─── Provided material ───

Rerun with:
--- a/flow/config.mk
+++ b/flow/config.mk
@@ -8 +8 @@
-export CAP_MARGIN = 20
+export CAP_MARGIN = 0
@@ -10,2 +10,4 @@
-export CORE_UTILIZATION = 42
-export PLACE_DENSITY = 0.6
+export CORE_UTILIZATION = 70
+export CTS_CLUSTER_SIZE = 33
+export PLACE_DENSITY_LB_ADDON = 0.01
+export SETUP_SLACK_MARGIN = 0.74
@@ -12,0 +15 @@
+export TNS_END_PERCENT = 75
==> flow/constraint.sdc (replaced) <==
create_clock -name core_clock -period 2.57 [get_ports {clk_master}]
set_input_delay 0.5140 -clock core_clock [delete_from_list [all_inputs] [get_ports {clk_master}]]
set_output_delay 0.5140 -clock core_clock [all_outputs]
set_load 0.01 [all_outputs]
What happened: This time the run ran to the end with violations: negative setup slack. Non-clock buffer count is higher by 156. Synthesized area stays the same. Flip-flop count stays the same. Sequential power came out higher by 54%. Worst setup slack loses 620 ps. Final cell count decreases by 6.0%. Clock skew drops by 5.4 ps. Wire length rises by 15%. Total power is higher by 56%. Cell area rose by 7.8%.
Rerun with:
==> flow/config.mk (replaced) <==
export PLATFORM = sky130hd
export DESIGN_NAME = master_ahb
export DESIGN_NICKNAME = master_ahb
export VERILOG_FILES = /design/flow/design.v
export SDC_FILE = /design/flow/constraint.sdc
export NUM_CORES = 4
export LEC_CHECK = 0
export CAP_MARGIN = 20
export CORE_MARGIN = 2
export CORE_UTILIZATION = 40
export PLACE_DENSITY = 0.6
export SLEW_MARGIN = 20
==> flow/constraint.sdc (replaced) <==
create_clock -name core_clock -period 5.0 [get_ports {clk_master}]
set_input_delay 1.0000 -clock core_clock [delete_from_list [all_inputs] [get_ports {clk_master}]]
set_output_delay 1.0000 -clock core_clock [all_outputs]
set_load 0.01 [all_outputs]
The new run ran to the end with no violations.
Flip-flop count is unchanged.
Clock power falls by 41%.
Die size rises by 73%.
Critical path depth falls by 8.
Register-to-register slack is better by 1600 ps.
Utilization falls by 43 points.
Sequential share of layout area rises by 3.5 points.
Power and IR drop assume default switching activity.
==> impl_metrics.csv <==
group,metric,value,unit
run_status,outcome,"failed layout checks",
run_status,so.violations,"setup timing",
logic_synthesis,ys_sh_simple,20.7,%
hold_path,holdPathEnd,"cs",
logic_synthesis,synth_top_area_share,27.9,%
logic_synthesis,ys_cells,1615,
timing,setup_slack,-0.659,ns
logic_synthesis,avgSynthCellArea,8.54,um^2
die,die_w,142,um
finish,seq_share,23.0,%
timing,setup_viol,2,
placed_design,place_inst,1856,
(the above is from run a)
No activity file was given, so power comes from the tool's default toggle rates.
== exp/xenon ==
## pit
module pit(
	input               clk,
	input               rst_n,
	output              irq,
	input       [2:0]   io_address,
	input               io_read,
	output reg  [7:0]   io_readdata,
	input               io_write,
	input       [7:0]   io_writedata,
	output              speaker_out,
	input      [27:0]   clock_rate
);
For scale: ~2,200 cells after synthesis, about 17,000 µm² of cells after synthesis.
clock: 4.23 ns
lec_check: 0
cap_margin: 20
core_aspect_ratio: 1.43
core_margin: 3
core_utilization: 72
gpl_routability_driven: 0
min_routing_layer: met1
place_density_lb_addon: 0.05
setup_slack_margin: 0.4
slew_margin: 20
run.sh (not shown) runs the stock make flow with config.mk's settings and CLKGATE_MAP_FILE=.
> inputs changed (exp/xenon -> exp/delta)
- changing CORE_MARGIN from 3 to 2
- removing MIN_ROUTING_LAYER (formerly met1)
- removing GPL_ROUTABILITY_DRIVEN (formerly 0)
- removing CORE_ASPECT_RATIO (formerly 1.43)
- changing CORE_UTILIZATION from 72 to 65
- removing SETUP_SLACK_MARGIN (formerly 0.4)
- removing PLACE_DENSITY_LB_ADDON (formerly 0.05)
- changing the clock period (ns, I/O delays scaled along) from 4.23 to 5.12
==> comparison <==
- exp/delta against exp/xenon: worst hold slack decreased by 0.023 ns relative to the old numbers; sequential power moved down; multi-input gate area in the final layout went down; post-route fraction of the period consumed by the critical path shows a reduction of 1.6 points.
- Worst-case setup margin in the final layout: exp/xenon and exp/delta compared, lower one is exp/xenon
- exp/delta has completed all stages; timing, DRC and antenna checks passed.
- Min number of buffer and inverter instances along the worst setup path across exp/xenon and exp/delta: exp/delta
==> inputs of build 54 <==
## SNN
module SNN(
	clk,
	rst_n,
	in_valid,
	img,
	ker,
	weight,
	out_valid,
	out_data
);
clock: 17.0 ns
lec_check: 0
cap_margin: 20
core_margin: 4
core_utilization: 23
place_density: 0.85
slew_margin: 20
run.sh (not shown) runs the stock make flow with config.mk's settings and CLKGATE_MAP_FILE=.
==> inputs of build 81, as changes to build 54 <==
CORE_MARGIN = 2   (was 4)
CORE_UTILIZATION = 72   (was 23)
PLACE_DENSITY = not set   (was 0.85)
==> flow/constraint.sdc (replaced) <==
create_clock -name core_clock -period 16.5 [get_ports {clk}]
set_input_delay 3.3000 -clock core_clock [delete_from_list [all_inputs] [get_ports {clk}]]
set_output_delay 3.3000 -clock core_clock [all_outputs]
set_load 0.01 [all_outputs]
==> results <==
- Synthesized cell count is the same in build 54 and build 81.
- Build 81 did not get past 5_1_grt with GRT-0232. Build 54 passed the timing, DRC and antenna checks.
- The die area of build 54 is 3.1 times that of build 81.
- In synthesized area, build 54 and build 81 do not differ.
==> figures <==
quantity                                  build 54                build 81
Core area                                0.247 mm²              0.0787 mm²
Vert. Die Dim                               507 µm                  286 µm
Setup Buffers After CTS                          0                      26
Post-DP HPWL                             139000 µm               160000 µm
Run status                          finished clean  stopped before the end
Last stage reached                               -                 5_1_grt
Dpl cell area                           0.0618 mm²              0.0596 mm²
Routability Congestion                        1.09                    1.07
Initial Util                                 23.2%                   72.6%
Total clock buffers created by CTS              43                      49
Die Width                                   507 µm                  286 µm
Inst Count DP                                 9601                    7419

* * *

==> inputs of v30 <==
==> flow/design.v <==
module SNN(
	clk,
	rst_n,
	in_valid,
	img,
	ker,
	weight,
	out_valid,
	out_data
);
input clk;
input rst_n;
input in_valid;
input [7:0] img;
input [7:0] ker;
input [7:0] weight;
output reg out_valid;
output reg [9:0] out_data;
genvar x, y;
reg [6:0] count_in;
wire [2:0] count_in_x;
wire [1:0] count_in_y;
wire [2:0] count_row;
reg [7:0] image[2:0][5:0];
reg [7:0] kernel[8:0];
reg [7:0] fc_weight[3:0];
reg conv_in_valid;
wire conv_out_valid;
reg [63:0] next_conv_in;
reg [71:0] conv_in;
wire [19:0] conv_out;
wire [7:0] conv_quantize_out;
wire conv_quantize_out_valid;
wire [7:0] max_pool_out;
wire max_pool_out_valid;
wire [16:0] fc_out_1;
wire [16:0] fc_out_2;
wire fc_out_valid;
wire [7:0] fc_quantization_out_1;
wire [7:0] fc_quantization_out_2;
wire fc_quantization_out_valid;
wire [9:0] l1_out;
wire l1_out_valid;
assign count_in_x = count_in % 'd6;
assign count_in_y = (count_in / 'd6) % 'd3;
assign count_row = (count_in / 'd6) % 'd6;
always@(posedge clk or negedge rst_n) begin
	if(!rst_n)
		count_in <= 0;
	else if(in_valid)
		count_in <= count_in + 1;
	else
		count_in <= 0;
end
generate
for(x=0;x<6;x=x+1) begin
	for(y=0;y<3;y=y+1) begin
		always@(posedge clk) begin
			if(x == count_in_x && count_in_y == y)
				image[y][x] <= img;
			else
				image[y][x] <= image[y][x];
		end
	end
end
for(x=0;x<9;x=x+1) begin
	always@(posedge clk) begin
		if(x == count_in)
			kernel[x] <= ker;
		else
			kernel[x] <= kernel[x];
	end
end
for(x=0;x<4;x=x+1) begin
	always@(posedge clk) begin
		if(in_valid && x == count_in)
			fc_weight[x] <= weight;
		else
			fc_weight[x] <= fc_weight[x];
	end
end
endgenerate
wire [23:0] row1;
wire [23:0] row2;
wire [23:0] row3;
assign row1 = {image[0][count_in_x],image[0][count_in_x-1],image[0][count_in_x-2]};
assign row2 = {image[1][count_in_x],image[1][count_in_x-1],image[1][count_in_x-2]};
assign row3 = {image[2][count_in_x],image[2][count_in_x-1],image[2][count_in_x-2]};
always@(*) begin
	case(count_in_y)
	'd2: next_conv_in = {row3[15:0],row2,row1};
	'd0: next_conv_in = {row1[15:0],row3,row2};
	'd1: next_conv_in = {row2[15:0],row1,row3};
	default: next_conv_in = 0;
	endcase
end
always@(*) begin
	if(count_row > 1 && count_in_x > 1)
		conv_in = {img,next_conv_in};
	else
		conv_in = 0;
end
always@(*) begin
	conv_in_valid = count_row > 1 && count_in_x > 1;
end
conv c1(
	.rst_n(rst_n),
	.clk(clk),
	.clk_valid(clk),
	.in_valid(conv_in_valid),
	.kernel({kernel[8],kernel[7],kernel[6],kernel[5],kernel[4],kernel[3],kernel[2],kernel[1],kernel[0]}),
	.image(conv_in),
	.out_valid(conv_out_valid),
	.out(conv_out)
);
quatization_1 q1(
	.rst_n(rst_n),
	.clk(clk),
	.in_valid(conv_out_valid),
	.in(conv_out),
	.out(conv_quantize_out),
	.out_valid(conv_quantize_out_valid)
);
max_pool m1(
	.rst_n(rst_n),
	.clk(clk),
	.in_valid(conv_quantize_out_valid),
	.in(conv_quantize_out),
	.out(max_pool_out),
	.out_valid(max_pool_out_valid)
);
fully_connect fc1(
	.rst_n(rst_n),
	.clk(clk),
	.in_valid(max_pool_out_valid),
	.in(max_pool_out),
	.weight({fc_weight[3],fc_weight[2],fc_weight[1],fc_weight[0]}),
	.out_1(fc_out_1),
	.out_2(fc_out_2),
	.out_valid(fc_out_valid)
);
quatization_2 q2(
	.rst_n(rst_n),
	.clk(clk),
	.in_valid(fc_out_valid),
	.in_1(fc_out_1),
	.in_2(fc_out_2),
	.out_1(fc_quantization_out_1),
	.out_2(fc_quantization_out_2),
	.out_valid(fc_quantization_out_valid)
);
L1_distance l1(
	.rst_n(rst_n),
	.clk(clk),
	.in_valid(fc_quantization_out_valid),
	.in_1(fc_quantization_out_1),
	.in_2(fc_quantization_out_2),
	.out(l1_out),
	.out_valid(l1_out_valid)
);
always@(posedge clk or negedge rst_n) begin
	if(!rst_n) begin
		out_data <= 0;
	end
	else if(l1_out_valid)
		out_data <= l1_out;
	else
		out_data <= 0;
end
always@(posedge clk or negedge rst_n) begin
	if(!rst_n) begin
		out_valid <= 0;
	end
	else
		out_valid <= l1_out_valid;
end
endmodule
module conv(
	input rst_n,
	input clk,
	input clk_valid,
	input in_valid,
	input [71:0] kernel,
	input [71:0] image,
	output reg out_valid,
	output reg [19:0] out
);
wire [15:0] mult_out[8:0];
genvar gen_conv;
generate
for(gen_conv=0;gen_conv<9;gen_conv=gen_conv+1)
	assign mult_out[gen_conv] = kernel[(gen_conv*8)+7:(gen_conv*8)] * image[(gen_conv*8)+7:(gen_conv*8)];
endgenerate
wire [19:0] next_out;
assign next_out = ( (mult_out[0] + mult_out[1]) + (mult_out[2] + mult_out[3]) ) + ( (mult_out[4] + mult_out[5]) + (mult_out[6] + mult_out[7]) + mult_out[8]);
always@(posedge clk) begin
	if(in_valid)
		out <= next_out;
	else
		out <= out;
end
always@(posedge clk_valid or negedge rst_n) begin
	if(!rst_n)
		out_valid <= 0;
	else
		out_valid <= in_valid;
end
endmodule
module quatization_1(
	input rst_n,
	input clk,
	input in_valid,
	input [19:0] in,
	output reg [7:0] out,
	output reg out_valid
);
wire [7:0] next_out;
assign next_out = in / 'd2295;
always@(*) begin
	out = next_out;
end
always@(*) begin
	out_valid = in_valid;
end
endmodule
module max_pool(
	input rst_n,
	input clk,
	input in_valid,
	input [7:0] in,
	output reg [7:0] out,
	output reg out_valid
);
reg [2:0] count_in;
reg [7:0] temp1;
reg [7:0] temp2;
wire [7:0] next_temp;
reg [7:0] cmp_in;
always@(posedge clk or negedge rst_n) begin
	if(!rst_n)
		count_in <= 0;
	else if(in_valid)
		count_in <= count_in + 1;
	else
		count_in <= count_in;
end
always@(posedge clk) begin
	if(in_valid && count_in == 0)
		temp1 <= in;
	else if(in_valid && (count_in == 'd1 || count_in == 'd4))
		temp1 <= next_temp;
	else
		temp1 <= temp1;
end
always@(posedge clk) begin
	if(in_valid && count_in == 'd2)
		temp2 <= in;
	else if(in_valid && (count_in == 'd3 || count_in == 'd6))
		temp2 <= next_temp;
	else
		temp2 <= temp2;
end
always@(*) begin
	case(count_in)
	'd1,'d4,'d5: cmp_in = temp1;
	'd3,'d6,'d7: cmp_in = temp2;
	default: cmp_in = temp1;
	endcase
end
assign next_temp = (cmp_in > in) ? cmp_in : in;
always@(posedge clk) begin
	if(count_in == 'd5 || count_in == 'd7)
		out <= next_temp;
	else
		out <= out;
end
always@(posedge clk or negedge rst_n) begin
	if(!rst_n)
		out_valid <= 0;
	else
		out_valid <= (count_in == 'd5 || count_in == 'd7) && in_valid;
end
endmodule
module fully_connect(
	input rst_n,
	input clk,
	input in_valid,
	input [7:0] in,
	input [31:0] weight,
	output reg [16:0] out_1,
	output reg [16:0] out_2,
	output reg out_valid
);
reg count_in;
wire [15:0] mul_out_1;
wire [15:0] mul_out_2;
reg [7:0] mul_in_1;
reg [7:0] mul_in_2;
reg [15:0] temp1;
reg [15:0] temp2;
always@(posedge clk or negedge rst_n) begin
	if(!rst_n)
		count_in <= 0;
	else if(in_valid)
		count_in <= ~count_in;
	else
		count_in <= count_in;
end
always@(*) begin
	case(count_in)
	'd0: mul_in_1 = weight[7:0];
	'd1: mul_in_1 = weight[23:16];
	endcase
end
always@(*) begin
	case(count_in)
	'd0: mul_in_2 = weight[15:8];
	'd1: mul_in_2 = weight[31:24];
	endcase
end
assign mul_out_1 = mul_in_1 * in;
assign mul_out_2 = mul_in_2 * in;
always@(posedge clk) begin
	if(in_valid)
		temp1 <= mul_out_1;
	else
		temp1 <= temp1;
end
always@(posedge clk) begin
	if(in_valid)
		temp2 <= mul_out_2;
	else
		temp2 <= temp2;
end
always@(*) begin
	if(in_valid && count_in)
		out_1 = mul_out_1 + temp1;
	else
		out_1 = 0;
end
always@(*) begin
	if(in_valid && count_in)
		out_2 = mul_out_2 + temp2;
	else
		out_2 = 0;
end
always@(*) begin
	out_valid = in_valid && count_in;
end
endmodule
module quatization_2(
	input rst_n,
	input clk,
	input in_valid,
	input [16:0] in_1,
	input [16:0] in_2,
	output reg [7:0] out_1,
	output reg [7:0] out_2,
	output reg out_valid
);
always@(*) begin
	out_1 = in_1 / 'd510;
end
always@(*) begin
	out_2 = in_2 / 'd510;
end
always@(*) begin
	out_valid = in_valid;
end
endmodule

───

Goal of the exercise>
Only the lines above starting with the one with "export SLEW_MARGIN = 20" and going through the one with "Die size rises by 73%." are to be copied, word for word and with both ends kept.

Response to the exercise>
export SLEW_MARGIN = 20
==> flow/constraint.sdc (replaced) <==
create_clock -name core_clock -period 5.0 [get_ports {clk_master}]
set_input_delay 1.0000 -clock core_clock [delete_from_list [all_inputs] [get_ports {clk_master}]]
set_output_delay 1.0000 -clock core_clock [all_outputs]
set_load 0.01 [all_outputs]
The new run ran to the end with no violations.
Flip-flop count is unchanged.
Clock power falls by 41%.
Die size rises by 73%.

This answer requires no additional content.